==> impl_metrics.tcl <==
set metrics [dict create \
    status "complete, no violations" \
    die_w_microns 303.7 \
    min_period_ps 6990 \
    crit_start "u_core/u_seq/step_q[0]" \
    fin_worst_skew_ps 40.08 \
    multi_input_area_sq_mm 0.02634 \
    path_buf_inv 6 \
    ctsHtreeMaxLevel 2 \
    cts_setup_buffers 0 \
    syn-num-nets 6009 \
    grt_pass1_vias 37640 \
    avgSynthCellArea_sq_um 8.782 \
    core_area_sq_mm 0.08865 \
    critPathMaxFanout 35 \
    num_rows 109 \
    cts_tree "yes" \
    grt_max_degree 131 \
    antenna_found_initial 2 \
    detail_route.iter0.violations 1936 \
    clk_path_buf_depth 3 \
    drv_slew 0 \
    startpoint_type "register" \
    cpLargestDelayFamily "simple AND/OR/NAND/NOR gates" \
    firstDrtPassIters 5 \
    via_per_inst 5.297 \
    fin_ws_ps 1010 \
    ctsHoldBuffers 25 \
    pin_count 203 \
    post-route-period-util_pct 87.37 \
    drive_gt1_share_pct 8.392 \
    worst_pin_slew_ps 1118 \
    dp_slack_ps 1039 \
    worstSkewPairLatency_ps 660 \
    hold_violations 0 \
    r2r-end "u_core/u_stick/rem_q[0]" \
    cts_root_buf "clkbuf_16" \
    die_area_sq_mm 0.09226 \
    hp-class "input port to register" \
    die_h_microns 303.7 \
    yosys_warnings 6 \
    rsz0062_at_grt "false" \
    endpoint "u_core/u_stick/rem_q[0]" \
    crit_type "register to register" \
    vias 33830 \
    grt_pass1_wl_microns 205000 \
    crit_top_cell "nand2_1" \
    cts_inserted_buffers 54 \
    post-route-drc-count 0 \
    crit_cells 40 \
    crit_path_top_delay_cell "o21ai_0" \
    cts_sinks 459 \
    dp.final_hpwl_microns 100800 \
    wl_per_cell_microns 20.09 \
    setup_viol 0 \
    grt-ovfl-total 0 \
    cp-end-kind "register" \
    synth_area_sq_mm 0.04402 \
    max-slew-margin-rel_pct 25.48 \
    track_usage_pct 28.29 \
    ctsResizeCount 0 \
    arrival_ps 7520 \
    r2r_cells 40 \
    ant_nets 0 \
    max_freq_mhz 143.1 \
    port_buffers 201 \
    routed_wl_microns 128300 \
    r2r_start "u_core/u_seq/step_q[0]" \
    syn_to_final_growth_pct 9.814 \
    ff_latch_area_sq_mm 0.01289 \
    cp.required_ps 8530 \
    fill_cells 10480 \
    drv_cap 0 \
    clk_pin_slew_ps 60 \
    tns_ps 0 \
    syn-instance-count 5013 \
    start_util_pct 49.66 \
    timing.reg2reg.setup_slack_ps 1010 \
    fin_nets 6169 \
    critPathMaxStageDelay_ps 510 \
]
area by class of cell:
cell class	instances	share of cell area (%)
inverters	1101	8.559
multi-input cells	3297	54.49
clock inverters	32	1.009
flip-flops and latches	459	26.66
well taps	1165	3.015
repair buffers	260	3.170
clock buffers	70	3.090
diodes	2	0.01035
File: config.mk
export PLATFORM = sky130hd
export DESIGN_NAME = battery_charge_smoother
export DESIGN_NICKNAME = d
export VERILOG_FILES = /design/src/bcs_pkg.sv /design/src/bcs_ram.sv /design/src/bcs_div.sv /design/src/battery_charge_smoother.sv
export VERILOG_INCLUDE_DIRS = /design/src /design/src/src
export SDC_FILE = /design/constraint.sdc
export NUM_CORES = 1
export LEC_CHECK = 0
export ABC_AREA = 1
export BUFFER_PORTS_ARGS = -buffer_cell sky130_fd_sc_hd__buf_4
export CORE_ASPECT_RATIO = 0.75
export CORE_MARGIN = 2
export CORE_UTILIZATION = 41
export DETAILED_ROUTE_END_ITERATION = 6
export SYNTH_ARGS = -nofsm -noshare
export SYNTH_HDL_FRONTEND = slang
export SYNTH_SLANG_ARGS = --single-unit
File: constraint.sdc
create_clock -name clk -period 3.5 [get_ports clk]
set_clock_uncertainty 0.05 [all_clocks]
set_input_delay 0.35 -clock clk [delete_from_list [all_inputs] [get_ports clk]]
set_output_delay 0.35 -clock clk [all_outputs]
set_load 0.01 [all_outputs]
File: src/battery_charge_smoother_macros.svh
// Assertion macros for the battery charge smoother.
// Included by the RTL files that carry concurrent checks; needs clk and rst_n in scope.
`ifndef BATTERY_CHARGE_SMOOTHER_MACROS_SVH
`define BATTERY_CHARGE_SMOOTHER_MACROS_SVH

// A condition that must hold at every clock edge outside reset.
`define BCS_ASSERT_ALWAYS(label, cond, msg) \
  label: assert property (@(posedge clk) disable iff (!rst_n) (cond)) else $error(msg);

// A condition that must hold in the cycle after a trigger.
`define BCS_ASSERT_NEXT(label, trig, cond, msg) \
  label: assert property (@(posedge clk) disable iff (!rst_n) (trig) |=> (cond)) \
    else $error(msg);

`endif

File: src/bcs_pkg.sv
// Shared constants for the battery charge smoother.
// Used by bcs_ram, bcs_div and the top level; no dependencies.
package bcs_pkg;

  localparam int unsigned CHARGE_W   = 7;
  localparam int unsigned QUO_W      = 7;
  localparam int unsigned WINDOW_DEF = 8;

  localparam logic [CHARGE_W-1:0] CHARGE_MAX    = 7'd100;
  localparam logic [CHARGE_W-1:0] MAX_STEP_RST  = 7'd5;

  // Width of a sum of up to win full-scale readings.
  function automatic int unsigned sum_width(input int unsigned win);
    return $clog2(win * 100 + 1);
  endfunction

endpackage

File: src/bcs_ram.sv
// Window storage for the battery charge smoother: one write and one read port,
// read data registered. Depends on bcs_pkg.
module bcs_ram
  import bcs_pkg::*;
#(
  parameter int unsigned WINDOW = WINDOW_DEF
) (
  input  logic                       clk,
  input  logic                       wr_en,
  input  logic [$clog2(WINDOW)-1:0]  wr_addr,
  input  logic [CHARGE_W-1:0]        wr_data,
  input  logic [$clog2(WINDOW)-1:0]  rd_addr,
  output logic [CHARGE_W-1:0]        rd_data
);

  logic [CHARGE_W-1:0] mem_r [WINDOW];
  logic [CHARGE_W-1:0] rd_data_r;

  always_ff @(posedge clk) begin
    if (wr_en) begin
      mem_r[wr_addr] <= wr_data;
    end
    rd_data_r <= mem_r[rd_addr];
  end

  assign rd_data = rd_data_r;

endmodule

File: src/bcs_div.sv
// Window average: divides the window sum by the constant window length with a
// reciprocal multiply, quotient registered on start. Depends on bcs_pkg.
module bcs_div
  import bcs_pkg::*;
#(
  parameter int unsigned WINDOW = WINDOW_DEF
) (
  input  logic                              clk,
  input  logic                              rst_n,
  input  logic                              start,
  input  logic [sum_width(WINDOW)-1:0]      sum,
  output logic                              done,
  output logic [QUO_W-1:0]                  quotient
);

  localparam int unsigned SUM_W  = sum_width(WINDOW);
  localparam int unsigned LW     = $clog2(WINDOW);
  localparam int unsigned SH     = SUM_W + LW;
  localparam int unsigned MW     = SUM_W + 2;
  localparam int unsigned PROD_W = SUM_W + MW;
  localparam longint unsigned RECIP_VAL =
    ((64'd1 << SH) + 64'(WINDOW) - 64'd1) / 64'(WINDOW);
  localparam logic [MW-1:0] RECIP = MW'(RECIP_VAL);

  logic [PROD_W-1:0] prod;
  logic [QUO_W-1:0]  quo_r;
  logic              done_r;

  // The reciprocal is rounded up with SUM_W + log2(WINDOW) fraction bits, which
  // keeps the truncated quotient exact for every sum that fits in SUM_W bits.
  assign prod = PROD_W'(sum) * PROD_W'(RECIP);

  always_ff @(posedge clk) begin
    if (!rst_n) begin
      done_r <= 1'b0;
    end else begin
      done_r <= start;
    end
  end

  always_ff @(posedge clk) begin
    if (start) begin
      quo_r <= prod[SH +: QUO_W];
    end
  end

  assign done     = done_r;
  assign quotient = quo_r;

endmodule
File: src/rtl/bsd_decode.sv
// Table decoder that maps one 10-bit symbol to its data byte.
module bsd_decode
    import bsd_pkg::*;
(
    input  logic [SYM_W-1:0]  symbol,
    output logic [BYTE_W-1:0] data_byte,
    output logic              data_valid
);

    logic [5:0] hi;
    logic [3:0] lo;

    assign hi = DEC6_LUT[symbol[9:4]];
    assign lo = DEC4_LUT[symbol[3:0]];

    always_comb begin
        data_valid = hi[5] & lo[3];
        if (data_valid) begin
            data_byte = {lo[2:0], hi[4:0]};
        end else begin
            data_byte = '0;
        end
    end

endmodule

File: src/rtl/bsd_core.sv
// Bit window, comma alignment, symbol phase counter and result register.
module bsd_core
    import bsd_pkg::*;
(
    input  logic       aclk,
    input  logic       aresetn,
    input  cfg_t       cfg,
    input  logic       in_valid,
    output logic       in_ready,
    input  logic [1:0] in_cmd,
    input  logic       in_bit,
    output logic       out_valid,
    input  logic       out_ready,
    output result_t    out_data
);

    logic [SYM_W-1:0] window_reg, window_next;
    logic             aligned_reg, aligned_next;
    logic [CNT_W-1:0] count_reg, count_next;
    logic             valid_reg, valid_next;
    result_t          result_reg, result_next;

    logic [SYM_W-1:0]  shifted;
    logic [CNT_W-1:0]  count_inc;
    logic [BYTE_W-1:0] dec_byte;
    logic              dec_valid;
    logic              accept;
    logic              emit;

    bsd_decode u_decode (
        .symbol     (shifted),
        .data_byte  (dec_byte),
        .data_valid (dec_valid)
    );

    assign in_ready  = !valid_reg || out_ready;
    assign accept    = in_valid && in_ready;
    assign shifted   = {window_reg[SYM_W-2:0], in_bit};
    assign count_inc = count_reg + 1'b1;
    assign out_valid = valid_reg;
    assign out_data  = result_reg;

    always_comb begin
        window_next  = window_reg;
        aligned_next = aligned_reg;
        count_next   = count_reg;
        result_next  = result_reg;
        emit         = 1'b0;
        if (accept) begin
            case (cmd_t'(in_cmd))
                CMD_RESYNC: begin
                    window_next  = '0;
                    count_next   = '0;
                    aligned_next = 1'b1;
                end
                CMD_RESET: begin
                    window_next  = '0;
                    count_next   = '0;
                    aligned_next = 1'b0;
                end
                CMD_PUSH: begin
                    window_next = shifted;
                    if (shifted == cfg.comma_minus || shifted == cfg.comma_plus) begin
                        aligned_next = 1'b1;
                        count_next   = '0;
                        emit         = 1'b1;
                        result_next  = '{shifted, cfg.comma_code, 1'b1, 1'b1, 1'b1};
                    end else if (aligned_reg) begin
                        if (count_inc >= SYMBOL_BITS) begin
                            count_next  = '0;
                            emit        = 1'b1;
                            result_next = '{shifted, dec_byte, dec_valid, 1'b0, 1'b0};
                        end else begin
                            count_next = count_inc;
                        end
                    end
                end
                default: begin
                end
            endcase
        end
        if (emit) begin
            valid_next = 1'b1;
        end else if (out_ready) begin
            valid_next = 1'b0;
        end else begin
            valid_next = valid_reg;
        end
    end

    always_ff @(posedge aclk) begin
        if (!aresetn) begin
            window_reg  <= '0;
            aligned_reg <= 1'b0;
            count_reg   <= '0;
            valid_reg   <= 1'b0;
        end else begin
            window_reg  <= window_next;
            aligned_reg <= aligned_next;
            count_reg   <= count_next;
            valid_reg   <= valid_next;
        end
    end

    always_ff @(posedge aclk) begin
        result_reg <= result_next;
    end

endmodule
# # #
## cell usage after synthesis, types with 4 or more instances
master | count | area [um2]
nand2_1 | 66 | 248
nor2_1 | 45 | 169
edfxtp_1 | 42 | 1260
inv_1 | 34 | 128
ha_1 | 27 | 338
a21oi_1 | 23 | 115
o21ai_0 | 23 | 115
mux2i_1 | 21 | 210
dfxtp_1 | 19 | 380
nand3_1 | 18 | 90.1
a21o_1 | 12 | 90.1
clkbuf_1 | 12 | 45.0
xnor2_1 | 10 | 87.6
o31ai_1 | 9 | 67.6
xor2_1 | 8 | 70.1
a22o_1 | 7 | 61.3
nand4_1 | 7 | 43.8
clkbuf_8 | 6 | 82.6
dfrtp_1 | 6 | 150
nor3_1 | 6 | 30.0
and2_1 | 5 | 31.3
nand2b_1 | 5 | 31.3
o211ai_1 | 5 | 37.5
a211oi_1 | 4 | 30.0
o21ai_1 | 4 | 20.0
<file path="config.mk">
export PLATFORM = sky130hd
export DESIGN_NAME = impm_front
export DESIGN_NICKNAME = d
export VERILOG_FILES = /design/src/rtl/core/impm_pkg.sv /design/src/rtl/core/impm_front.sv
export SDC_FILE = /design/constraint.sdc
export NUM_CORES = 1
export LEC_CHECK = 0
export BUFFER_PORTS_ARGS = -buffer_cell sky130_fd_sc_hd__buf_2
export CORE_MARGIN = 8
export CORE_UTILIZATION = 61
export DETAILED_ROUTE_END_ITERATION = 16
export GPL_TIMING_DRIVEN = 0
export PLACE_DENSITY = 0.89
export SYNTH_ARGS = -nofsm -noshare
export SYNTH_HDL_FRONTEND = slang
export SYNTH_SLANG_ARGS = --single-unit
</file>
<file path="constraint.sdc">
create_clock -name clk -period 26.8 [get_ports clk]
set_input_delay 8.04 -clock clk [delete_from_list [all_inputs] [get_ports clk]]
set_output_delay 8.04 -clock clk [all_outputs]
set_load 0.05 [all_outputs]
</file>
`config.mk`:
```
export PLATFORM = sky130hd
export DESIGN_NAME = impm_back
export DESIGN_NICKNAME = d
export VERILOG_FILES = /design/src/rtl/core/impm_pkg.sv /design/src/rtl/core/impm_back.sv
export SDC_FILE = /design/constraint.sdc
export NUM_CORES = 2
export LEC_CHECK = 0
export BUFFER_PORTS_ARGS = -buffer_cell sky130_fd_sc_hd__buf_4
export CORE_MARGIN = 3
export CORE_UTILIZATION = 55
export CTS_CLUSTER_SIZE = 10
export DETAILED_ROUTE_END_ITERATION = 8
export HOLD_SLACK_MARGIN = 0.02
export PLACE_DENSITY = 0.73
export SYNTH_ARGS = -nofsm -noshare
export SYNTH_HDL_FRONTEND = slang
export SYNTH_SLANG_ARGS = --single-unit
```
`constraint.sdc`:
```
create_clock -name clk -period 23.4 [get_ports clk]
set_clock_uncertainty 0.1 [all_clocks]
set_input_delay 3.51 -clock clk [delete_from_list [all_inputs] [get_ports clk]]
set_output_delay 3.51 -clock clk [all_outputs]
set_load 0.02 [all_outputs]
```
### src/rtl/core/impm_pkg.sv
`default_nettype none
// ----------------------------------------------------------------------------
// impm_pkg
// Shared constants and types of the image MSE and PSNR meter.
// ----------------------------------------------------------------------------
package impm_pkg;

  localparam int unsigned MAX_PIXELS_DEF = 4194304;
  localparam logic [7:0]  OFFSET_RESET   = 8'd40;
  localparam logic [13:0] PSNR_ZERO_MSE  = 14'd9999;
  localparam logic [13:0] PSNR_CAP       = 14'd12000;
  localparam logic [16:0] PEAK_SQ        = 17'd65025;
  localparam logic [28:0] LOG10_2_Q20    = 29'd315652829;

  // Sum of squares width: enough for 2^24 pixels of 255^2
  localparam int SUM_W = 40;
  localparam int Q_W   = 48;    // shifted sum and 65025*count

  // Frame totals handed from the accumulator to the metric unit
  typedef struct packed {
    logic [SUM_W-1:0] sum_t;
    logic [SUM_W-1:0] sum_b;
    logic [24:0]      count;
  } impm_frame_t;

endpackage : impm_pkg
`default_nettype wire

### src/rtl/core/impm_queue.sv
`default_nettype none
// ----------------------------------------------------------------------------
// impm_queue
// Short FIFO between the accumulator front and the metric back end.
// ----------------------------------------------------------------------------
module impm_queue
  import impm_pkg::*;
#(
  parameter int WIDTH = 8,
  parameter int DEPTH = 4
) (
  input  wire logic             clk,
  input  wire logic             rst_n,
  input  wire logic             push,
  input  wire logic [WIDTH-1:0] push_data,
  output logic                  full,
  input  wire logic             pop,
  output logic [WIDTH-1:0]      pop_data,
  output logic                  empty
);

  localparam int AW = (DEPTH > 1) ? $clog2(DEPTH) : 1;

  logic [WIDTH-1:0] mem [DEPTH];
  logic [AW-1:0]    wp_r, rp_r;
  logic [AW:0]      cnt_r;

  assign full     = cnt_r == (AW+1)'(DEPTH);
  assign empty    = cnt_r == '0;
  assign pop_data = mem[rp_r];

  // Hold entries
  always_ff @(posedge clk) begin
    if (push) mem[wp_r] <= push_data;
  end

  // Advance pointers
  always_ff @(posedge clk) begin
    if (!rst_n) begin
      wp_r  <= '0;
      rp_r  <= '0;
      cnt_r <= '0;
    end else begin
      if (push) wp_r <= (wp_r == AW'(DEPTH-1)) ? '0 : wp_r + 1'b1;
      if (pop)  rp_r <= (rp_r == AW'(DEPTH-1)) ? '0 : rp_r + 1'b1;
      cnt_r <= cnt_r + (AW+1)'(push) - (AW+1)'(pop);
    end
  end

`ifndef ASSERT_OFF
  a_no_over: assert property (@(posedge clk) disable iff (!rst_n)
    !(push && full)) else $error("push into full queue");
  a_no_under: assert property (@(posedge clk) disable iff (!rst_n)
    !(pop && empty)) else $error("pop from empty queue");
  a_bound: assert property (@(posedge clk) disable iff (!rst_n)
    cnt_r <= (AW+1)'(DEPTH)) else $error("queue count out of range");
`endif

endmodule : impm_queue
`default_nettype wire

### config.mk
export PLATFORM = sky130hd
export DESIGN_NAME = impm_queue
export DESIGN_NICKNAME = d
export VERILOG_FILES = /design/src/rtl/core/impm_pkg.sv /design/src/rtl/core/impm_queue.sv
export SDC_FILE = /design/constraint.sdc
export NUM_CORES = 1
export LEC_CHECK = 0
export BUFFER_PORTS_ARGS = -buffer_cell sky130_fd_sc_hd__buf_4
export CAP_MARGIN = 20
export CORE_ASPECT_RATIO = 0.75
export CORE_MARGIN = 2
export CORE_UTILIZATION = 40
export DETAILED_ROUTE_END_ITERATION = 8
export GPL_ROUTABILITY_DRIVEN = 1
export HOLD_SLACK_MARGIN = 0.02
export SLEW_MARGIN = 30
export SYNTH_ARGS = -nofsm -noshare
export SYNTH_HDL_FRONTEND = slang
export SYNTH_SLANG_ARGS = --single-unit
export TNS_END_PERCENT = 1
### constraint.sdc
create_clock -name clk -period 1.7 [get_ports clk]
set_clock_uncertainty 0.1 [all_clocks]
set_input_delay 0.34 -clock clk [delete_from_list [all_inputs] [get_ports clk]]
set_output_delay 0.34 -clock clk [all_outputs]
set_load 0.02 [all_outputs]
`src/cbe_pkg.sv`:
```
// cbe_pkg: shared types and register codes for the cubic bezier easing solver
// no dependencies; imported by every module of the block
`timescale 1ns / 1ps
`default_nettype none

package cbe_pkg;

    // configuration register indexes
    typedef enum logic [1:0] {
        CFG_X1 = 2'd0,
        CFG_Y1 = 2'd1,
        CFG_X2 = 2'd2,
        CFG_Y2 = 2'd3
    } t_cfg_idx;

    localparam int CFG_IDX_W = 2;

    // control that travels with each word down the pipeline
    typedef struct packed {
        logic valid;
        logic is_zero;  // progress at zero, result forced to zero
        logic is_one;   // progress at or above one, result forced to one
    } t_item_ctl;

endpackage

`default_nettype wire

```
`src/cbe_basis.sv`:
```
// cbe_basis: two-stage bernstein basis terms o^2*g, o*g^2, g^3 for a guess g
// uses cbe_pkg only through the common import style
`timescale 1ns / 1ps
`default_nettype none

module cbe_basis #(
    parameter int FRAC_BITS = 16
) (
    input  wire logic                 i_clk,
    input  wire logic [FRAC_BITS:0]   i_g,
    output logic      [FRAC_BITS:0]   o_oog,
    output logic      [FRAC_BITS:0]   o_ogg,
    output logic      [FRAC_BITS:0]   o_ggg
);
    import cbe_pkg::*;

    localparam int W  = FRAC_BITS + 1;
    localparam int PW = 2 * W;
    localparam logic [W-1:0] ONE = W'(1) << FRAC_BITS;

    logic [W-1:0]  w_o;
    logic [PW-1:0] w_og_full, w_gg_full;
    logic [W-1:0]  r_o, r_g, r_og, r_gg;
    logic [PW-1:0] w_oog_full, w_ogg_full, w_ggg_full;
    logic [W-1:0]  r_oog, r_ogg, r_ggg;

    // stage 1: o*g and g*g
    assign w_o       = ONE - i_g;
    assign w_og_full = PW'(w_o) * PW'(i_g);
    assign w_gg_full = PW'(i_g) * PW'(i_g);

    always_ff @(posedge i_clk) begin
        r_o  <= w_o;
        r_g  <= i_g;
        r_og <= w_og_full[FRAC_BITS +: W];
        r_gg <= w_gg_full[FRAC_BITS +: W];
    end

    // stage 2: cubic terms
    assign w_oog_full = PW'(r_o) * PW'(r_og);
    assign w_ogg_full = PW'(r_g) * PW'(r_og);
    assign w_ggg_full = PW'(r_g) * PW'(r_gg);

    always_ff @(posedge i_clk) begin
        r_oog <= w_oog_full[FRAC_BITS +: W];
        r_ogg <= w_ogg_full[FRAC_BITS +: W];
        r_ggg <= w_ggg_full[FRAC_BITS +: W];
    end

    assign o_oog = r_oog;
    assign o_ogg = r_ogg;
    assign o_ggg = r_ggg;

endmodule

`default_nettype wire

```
# # #
** THE TASK **
Go through the listing above, and whenever a line holds the word "class", copy it.

** RESPONSE TO THIS EXERCISE **
    hp-class "input port to register" \
area by class of cell:
cell class	instances	share of cell area (%)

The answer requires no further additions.